[Source data]:
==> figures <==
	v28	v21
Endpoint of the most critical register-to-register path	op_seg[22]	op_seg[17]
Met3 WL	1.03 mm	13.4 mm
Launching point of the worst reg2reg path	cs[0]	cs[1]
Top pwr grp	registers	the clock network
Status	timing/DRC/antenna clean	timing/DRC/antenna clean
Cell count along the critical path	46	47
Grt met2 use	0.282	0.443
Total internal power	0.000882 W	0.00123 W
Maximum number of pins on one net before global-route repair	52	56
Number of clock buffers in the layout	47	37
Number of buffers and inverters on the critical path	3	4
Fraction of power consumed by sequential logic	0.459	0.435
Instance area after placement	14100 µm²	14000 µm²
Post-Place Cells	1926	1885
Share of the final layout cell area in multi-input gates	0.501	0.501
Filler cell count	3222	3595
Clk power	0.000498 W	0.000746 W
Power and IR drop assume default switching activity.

[Activity]: Copy the material above verbatim.

[Solved exercise]:
==> figures <==
	v28	v21
Endpoint of the most critical register-to-register path	op_seg[22]	op_seg[17]
Met3 WL	1.03 mm	13.4 mm
Launching point of the worst reg2reg path	cs[0]	cs[1]
Top pwr grp	registers	the clock network
Status	timing/DRC/antenna clean	timing/DRC/antenna clean
Cell count along the critical path	46	47
Grt met2 use	0.282	0.443
Total internal power	0.000882 W	0.00123 W
Maximum number of pins on one net before global-route repair	52	56
Number of clock buffers in the layout	47	37
Number of buffers and inverters on the critical path	3	4
Fraction of power consumed by sequential logic	0.459	0.435
Instance area after placement	14100 µm²	14000 µm²
Post-Place Cells	1926	1885
Share of the final layout cell area in multi-input gates	0.501	0.501
Filler cell count	3222	3595
Clk power	0.000498 W	0.000746 W
Power and IR drop assume default switching activity.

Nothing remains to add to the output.